◆ Work instruction:
Line count for "decap": give the number of lines in the records below that hold it, and nothing else.

◆ Collected data:
▼

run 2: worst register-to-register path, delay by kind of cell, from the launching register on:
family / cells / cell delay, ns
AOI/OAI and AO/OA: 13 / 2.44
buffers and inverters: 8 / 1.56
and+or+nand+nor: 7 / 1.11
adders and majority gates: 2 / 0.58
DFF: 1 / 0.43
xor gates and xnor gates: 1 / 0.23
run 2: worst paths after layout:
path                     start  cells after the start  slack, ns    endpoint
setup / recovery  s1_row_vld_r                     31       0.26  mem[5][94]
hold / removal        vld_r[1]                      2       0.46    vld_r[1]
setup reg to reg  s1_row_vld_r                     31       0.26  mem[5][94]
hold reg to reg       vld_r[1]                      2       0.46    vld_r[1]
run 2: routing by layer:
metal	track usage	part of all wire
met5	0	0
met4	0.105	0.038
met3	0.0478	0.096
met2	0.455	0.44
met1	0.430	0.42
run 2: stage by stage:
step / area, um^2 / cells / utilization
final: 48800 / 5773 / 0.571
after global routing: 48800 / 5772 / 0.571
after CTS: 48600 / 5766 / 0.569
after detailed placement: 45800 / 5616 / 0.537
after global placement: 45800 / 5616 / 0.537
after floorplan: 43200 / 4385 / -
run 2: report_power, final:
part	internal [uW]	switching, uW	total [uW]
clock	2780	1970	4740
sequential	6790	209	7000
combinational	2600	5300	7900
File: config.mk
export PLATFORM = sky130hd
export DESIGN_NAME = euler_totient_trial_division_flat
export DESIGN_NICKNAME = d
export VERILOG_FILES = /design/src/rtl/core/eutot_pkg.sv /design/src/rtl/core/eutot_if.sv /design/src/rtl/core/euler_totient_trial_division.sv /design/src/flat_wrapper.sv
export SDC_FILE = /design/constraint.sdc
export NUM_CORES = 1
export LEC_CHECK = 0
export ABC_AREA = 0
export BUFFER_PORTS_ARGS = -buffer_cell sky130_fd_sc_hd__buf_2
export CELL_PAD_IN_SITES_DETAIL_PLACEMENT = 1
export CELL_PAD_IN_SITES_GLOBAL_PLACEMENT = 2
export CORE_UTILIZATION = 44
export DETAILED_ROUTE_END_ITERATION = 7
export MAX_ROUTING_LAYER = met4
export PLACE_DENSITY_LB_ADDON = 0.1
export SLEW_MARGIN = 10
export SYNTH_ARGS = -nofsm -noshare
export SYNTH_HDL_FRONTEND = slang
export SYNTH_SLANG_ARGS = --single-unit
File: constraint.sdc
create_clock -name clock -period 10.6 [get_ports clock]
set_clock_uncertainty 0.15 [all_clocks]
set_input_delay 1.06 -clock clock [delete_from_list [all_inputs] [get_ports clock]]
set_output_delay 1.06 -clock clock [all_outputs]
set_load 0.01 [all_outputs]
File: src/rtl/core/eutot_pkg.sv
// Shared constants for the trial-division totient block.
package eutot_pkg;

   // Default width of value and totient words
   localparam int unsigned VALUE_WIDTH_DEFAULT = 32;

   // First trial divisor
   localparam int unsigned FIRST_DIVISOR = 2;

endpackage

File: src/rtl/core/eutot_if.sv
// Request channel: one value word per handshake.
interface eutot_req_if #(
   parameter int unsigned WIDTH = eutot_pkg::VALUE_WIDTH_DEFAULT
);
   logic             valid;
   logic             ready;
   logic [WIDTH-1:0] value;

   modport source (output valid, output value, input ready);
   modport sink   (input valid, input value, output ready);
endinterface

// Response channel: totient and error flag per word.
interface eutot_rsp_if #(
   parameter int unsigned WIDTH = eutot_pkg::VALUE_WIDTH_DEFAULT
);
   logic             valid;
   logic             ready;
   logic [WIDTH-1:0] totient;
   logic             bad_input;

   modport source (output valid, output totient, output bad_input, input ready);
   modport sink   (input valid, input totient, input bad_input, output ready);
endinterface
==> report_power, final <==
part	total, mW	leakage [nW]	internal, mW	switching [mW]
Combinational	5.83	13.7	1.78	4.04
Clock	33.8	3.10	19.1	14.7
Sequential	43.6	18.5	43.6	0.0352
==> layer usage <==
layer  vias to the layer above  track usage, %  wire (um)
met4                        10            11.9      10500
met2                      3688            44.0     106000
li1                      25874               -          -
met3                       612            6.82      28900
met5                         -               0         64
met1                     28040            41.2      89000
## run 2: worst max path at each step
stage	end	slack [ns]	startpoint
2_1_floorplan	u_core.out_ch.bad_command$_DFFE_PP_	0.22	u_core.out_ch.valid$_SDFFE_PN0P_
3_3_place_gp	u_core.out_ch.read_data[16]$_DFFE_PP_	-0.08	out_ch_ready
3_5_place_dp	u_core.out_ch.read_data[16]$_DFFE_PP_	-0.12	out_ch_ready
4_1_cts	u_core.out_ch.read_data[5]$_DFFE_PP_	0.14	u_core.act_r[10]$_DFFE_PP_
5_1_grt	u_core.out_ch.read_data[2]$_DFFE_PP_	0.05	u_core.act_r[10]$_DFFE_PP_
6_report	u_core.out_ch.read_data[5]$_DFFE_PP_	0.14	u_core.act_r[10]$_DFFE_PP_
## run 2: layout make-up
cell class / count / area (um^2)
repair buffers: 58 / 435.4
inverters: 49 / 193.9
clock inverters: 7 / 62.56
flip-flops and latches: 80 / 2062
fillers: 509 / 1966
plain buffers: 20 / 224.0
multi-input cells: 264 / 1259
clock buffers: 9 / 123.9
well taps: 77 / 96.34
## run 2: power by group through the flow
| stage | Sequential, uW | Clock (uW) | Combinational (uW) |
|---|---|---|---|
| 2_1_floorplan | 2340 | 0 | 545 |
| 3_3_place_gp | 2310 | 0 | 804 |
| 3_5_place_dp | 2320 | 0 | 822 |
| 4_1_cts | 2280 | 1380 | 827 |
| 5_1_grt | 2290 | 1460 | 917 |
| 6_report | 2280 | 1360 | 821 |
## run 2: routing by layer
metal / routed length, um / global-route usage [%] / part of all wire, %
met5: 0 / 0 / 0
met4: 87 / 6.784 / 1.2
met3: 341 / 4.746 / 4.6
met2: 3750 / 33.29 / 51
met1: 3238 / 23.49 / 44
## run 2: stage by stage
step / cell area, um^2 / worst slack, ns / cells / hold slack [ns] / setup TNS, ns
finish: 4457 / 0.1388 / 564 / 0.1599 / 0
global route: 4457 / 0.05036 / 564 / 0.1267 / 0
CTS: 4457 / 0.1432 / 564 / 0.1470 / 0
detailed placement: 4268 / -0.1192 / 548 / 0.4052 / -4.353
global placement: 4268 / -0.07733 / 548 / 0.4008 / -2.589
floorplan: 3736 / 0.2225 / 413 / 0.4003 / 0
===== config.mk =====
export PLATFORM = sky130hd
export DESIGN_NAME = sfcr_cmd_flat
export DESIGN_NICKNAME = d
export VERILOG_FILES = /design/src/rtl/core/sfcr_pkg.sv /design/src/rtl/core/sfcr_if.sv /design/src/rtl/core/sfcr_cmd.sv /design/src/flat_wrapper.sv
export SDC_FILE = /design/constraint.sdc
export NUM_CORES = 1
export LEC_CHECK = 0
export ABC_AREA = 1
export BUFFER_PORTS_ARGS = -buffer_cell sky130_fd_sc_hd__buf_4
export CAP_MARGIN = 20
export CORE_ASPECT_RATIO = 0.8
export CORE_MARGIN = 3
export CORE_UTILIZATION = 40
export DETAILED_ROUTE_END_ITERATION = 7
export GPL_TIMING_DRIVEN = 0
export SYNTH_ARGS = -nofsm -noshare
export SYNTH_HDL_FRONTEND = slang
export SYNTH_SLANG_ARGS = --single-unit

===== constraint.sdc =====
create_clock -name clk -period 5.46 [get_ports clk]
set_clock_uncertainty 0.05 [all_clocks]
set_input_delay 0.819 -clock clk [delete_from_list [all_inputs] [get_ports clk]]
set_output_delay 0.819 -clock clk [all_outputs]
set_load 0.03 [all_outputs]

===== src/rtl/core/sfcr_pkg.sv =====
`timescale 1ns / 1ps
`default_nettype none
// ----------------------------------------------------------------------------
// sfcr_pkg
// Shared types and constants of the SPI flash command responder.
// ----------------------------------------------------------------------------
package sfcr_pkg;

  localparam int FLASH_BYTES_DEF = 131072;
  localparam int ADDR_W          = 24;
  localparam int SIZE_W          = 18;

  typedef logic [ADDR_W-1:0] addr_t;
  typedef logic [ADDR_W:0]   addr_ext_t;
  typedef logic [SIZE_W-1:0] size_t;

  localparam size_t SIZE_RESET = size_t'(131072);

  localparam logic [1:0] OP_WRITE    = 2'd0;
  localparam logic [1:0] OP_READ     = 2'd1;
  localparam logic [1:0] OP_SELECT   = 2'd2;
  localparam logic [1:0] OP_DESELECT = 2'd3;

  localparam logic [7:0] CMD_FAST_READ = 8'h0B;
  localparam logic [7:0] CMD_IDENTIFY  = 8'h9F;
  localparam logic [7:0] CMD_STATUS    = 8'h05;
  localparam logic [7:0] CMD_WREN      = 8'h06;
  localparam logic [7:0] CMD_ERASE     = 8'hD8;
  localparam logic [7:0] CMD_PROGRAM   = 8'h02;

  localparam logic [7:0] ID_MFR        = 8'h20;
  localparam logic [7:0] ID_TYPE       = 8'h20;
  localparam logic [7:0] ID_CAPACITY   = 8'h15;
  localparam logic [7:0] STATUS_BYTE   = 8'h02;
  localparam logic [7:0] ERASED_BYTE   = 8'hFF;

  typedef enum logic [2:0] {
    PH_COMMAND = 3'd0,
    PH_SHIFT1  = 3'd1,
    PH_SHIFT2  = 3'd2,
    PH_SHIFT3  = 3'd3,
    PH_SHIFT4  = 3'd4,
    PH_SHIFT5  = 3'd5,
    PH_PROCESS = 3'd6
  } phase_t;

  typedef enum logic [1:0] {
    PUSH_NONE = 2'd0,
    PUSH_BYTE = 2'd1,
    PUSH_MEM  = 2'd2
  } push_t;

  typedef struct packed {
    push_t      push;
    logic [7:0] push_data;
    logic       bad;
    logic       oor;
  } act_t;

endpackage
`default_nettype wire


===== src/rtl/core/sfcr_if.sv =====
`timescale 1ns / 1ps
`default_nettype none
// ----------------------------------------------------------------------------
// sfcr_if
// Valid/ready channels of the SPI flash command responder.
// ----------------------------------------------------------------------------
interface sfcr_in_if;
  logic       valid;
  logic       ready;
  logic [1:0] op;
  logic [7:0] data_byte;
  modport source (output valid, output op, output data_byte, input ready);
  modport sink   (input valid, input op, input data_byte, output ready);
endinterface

▲
▼

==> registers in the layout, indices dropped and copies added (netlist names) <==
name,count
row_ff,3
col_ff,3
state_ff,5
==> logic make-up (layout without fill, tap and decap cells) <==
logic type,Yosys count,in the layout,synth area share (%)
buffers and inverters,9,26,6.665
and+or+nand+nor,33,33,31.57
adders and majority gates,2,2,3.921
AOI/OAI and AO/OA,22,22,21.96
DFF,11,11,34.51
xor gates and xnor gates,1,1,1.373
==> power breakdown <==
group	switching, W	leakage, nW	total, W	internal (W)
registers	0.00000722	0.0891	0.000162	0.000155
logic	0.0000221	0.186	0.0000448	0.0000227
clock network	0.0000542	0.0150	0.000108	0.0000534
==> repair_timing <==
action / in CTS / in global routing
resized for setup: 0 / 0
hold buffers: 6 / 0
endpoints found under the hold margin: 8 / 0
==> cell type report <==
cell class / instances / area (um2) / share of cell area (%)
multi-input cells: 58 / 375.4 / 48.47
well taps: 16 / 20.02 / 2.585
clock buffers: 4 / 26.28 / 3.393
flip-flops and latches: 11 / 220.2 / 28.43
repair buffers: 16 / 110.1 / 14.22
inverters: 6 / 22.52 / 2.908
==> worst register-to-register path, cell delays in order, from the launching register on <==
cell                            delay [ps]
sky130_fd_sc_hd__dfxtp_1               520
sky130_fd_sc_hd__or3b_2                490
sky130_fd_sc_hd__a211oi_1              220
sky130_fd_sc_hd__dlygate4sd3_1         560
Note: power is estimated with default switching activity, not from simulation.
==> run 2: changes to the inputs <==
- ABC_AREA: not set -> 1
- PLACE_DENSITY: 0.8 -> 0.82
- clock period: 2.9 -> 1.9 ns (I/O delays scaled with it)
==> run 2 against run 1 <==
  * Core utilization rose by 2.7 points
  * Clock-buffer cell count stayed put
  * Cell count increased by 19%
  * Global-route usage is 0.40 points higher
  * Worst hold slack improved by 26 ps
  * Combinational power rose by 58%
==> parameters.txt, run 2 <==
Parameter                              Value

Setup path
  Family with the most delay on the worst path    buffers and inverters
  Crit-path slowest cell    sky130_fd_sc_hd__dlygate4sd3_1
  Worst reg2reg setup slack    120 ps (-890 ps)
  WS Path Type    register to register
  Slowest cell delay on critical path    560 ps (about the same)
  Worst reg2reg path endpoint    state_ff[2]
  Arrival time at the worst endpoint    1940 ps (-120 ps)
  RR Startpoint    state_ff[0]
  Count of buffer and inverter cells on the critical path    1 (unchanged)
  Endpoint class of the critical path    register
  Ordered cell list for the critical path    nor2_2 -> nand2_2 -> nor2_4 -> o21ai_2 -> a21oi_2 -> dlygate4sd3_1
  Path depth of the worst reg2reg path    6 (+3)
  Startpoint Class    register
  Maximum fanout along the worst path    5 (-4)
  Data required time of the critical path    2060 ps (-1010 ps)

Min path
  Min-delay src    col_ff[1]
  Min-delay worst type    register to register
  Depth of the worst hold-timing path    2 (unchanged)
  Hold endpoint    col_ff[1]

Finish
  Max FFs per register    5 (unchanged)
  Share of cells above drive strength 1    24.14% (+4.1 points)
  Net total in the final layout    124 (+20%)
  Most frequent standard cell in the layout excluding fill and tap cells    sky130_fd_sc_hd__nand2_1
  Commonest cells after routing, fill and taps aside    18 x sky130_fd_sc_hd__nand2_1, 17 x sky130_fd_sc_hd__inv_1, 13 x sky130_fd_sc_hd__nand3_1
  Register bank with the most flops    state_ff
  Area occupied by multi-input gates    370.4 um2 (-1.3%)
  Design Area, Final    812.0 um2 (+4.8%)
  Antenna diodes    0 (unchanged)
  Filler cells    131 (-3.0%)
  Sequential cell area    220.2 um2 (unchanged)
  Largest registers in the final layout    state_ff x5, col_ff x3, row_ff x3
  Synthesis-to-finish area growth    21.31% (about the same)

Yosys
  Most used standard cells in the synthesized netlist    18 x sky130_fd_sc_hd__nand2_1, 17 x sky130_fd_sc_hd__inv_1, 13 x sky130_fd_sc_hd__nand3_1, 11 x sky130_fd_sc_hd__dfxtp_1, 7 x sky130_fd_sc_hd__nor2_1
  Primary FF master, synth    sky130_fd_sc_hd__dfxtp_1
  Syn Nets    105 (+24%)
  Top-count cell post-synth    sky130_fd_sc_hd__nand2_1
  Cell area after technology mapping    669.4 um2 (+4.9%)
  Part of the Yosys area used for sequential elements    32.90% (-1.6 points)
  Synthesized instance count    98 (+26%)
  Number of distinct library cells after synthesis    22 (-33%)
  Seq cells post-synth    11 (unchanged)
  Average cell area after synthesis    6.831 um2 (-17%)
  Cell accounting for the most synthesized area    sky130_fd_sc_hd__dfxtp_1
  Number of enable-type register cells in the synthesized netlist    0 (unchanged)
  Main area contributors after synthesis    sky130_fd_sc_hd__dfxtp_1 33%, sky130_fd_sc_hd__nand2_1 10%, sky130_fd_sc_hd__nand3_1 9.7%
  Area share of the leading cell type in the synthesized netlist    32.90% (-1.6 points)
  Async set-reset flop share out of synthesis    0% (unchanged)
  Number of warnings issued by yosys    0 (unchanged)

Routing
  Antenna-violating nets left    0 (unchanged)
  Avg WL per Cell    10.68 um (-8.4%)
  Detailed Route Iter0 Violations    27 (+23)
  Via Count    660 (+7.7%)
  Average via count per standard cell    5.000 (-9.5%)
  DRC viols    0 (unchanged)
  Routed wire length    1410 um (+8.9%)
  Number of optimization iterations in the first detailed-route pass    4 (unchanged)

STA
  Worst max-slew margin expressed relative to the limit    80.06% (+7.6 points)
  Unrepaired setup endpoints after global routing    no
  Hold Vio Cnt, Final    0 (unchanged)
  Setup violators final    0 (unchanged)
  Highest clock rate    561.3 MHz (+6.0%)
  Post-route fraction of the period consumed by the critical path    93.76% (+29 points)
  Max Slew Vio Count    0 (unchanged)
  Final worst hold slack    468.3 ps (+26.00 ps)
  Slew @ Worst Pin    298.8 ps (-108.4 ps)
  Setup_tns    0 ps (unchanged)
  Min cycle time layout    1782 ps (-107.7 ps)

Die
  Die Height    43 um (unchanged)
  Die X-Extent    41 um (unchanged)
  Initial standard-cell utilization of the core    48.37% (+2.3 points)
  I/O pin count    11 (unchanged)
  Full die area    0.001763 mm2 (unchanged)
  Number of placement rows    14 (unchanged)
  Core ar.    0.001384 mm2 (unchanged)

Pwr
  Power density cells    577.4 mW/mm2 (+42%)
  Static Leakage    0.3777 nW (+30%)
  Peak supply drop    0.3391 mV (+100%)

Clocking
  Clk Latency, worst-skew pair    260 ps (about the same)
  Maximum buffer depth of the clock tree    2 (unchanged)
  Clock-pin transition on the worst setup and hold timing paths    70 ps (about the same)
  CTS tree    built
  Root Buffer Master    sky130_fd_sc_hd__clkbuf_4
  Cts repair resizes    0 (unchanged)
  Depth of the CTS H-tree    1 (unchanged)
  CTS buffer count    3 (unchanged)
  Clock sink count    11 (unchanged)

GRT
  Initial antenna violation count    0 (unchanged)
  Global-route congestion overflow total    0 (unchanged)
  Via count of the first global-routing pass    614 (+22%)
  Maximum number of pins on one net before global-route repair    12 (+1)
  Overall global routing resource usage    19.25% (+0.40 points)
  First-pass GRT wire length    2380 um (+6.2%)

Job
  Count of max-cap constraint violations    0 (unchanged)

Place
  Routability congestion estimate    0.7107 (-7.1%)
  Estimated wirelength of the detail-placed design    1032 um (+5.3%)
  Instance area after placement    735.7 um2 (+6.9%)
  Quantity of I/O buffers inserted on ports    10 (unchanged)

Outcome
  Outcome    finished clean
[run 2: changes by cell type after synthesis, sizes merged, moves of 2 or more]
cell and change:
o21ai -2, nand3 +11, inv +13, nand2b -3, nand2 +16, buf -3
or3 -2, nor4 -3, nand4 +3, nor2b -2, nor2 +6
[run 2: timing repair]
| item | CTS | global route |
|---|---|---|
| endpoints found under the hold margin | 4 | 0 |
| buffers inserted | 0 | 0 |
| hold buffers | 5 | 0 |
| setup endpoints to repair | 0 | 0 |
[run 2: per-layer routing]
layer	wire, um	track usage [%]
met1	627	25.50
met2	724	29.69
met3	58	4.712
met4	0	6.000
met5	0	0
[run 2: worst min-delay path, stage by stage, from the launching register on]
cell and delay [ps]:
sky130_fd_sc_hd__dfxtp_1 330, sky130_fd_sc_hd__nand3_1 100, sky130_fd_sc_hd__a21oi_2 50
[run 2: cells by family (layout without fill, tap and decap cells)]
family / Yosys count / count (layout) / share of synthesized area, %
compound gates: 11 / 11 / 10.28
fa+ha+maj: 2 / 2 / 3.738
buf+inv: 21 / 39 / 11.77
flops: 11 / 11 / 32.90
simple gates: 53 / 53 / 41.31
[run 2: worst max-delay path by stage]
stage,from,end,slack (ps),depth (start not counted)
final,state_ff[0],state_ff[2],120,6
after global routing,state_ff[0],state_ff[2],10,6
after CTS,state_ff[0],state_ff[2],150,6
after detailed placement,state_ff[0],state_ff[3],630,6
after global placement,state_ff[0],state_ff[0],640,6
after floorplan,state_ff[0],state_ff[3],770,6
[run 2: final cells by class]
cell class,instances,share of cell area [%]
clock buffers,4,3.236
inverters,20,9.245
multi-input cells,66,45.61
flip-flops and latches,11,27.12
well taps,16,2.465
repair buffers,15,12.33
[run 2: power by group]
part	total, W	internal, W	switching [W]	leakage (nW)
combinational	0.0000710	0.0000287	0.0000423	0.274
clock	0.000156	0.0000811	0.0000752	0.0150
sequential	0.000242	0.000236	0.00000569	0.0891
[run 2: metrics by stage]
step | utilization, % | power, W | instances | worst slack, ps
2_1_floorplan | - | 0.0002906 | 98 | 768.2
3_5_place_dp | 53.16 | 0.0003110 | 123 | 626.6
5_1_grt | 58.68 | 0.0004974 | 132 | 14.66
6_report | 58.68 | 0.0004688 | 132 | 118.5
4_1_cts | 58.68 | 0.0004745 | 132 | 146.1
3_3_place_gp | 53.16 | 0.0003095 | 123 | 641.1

▲

◆ Output for this task:
2